A Step Toward World Models: A Survey on Robotic Manipulation
Surveys manipulation methods exhibiting world-model capabilities — bridges VLA models and explicit world models
A Step Toward World Models: A Survey on Robotic Manipulation
Key Claims
Surveys approaches in robotic manipulation that exhibit the core capabilities of world models — specifically: look-ahead prediction, counterfactual rollout, and goal-directed planning.
Positioning
This survey complements VLM-VLA Robotic Manipulation Survey already in the KB. Where the VLA survey focuses on policies that map vision+language to actions, this one focuses on the internal model — whether and how manipulation systems build latent simulators.
Scope
- Explicit world-model approaches (e.g., latent dynamics models, RL in imagination)

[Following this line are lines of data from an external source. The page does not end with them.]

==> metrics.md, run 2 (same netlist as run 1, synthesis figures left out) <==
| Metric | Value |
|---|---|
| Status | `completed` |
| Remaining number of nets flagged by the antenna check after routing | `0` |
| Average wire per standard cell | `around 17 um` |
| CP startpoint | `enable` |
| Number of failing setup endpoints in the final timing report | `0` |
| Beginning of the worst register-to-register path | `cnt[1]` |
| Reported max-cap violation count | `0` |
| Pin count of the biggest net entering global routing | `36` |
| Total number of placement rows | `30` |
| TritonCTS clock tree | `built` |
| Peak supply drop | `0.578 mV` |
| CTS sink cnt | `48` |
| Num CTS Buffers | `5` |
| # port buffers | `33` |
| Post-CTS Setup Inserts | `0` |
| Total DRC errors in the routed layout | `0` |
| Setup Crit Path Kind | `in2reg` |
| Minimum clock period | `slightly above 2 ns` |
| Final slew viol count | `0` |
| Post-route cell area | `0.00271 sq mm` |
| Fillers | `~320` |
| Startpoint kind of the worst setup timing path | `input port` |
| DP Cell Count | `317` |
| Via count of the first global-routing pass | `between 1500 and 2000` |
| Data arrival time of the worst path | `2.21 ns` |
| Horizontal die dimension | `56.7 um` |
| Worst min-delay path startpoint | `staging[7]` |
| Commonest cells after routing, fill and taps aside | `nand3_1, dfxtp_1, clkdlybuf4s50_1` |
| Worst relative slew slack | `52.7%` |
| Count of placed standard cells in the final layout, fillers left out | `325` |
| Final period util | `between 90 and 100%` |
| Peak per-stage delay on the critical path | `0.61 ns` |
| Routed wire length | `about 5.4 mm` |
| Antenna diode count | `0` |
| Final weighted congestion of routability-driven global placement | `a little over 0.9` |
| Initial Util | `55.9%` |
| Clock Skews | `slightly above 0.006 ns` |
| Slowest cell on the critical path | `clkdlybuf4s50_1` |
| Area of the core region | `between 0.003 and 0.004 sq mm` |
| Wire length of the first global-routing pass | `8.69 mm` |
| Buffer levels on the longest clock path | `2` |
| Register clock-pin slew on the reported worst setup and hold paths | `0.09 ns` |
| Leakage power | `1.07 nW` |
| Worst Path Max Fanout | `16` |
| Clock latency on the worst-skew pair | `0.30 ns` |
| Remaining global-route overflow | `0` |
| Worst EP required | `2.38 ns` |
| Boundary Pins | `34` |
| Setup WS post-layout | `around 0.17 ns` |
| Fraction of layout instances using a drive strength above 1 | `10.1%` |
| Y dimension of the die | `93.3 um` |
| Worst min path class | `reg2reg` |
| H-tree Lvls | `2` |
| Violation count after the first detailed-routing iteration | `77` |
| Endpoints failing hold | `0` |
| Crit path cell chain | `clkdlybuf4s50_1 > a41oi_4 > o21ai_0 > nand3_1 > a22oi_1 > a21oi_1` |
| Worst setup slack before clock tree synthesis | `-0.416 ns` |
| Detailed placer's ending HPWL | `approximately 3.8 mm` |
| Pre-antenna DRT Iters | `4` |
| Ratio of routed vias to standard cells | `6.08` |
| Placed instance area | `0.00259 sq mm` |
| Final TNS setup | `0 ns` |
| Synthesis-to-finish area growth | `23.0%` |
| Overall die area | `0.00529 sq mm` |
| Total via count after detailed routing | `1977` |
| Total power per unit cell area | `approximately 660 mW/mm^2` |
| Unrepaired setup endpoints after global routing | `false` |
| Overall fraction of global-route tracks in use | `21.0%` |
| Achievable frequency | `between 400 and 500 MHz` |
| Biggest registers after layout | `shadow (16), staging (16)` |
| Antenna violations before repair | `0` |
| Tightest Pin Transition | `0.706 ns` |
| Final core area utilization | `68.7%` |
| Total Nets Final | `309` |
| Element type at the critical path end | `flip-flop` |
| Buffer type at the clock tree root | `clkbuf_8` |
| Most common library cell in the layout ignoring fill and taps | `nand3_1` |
**config.mk**
```make
export PLATFORM = sky130hd
export DESIGN_NAME = apb_master_bridge_flat
export DESIGN_NICKNAME = d
export VERILOG_FILES = /design/src/rtl/apb_pkg.sv /design/src/rtl/apb_master_bridge_if.sv /design/src/rtl/apb_addr_decoder.sv /design/src/rtl/apb_master_bridge.sv /design/src/flat_wrapper.sv
export SDC_FILE = /design/constraint.sdc
export NUM_CORES = 1
export LEC_CHECK = 0
export ABC_AREA = 1
export CAP_MARGIN = 15
export CORE_MARGIN = 4
export CORE_UTILIZATION = 30
export CTS_BUF_LIST = sky130_fd_sc_hd__clkbuf_4 sky130_fd_sc_hd__clkbuf_8
export CTS_CLUSTER_SIZE = 24
export DETAILED_ROUTE_END_ITERATION = 10
export DONT_BUFFER_PORTS = 1
export PLACE_DENSITY = 0.54
export SLEW_MARGIN = 0
export SYNTH_ARGS = -nofsm -noshare
export SYNTH_HDL_FRONTEND = slang
export SYNTH_SLANG_ARGS = --single-unit
export TNS_END_PERCENT = 1
```
**constraint.sdc**
```tcl
create_clock -name clk -period 2.13 [get_ports clk]
set_input_delay 0.3195 -clock clk [delete_from_list [all_inputs] [get_ports clk]]
set_output_delay 0.3195 -clock clk [all_outputs]
set_load 0.02 [all_outputs]
```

- Implicit world-model capabilities in VLA systems
- Sim-to-real via learned simulators
- Task and motion planning guided by learned dynamics
Why This Matters
Robotic manipulation is the cleanest empirical test of whether a world model is "real." A pretty video generation demo doesn't touch physics; a robot that can plan a multi-step manipulation using a latent model has demonstrated something operational. V-JEPA 2-AC + H-WM + StructVLA are the anchor papers for this measurement.
Notes
First-pass stub. Deeper ingestion deferred to next pass when cross-linking with the robotics KB topic.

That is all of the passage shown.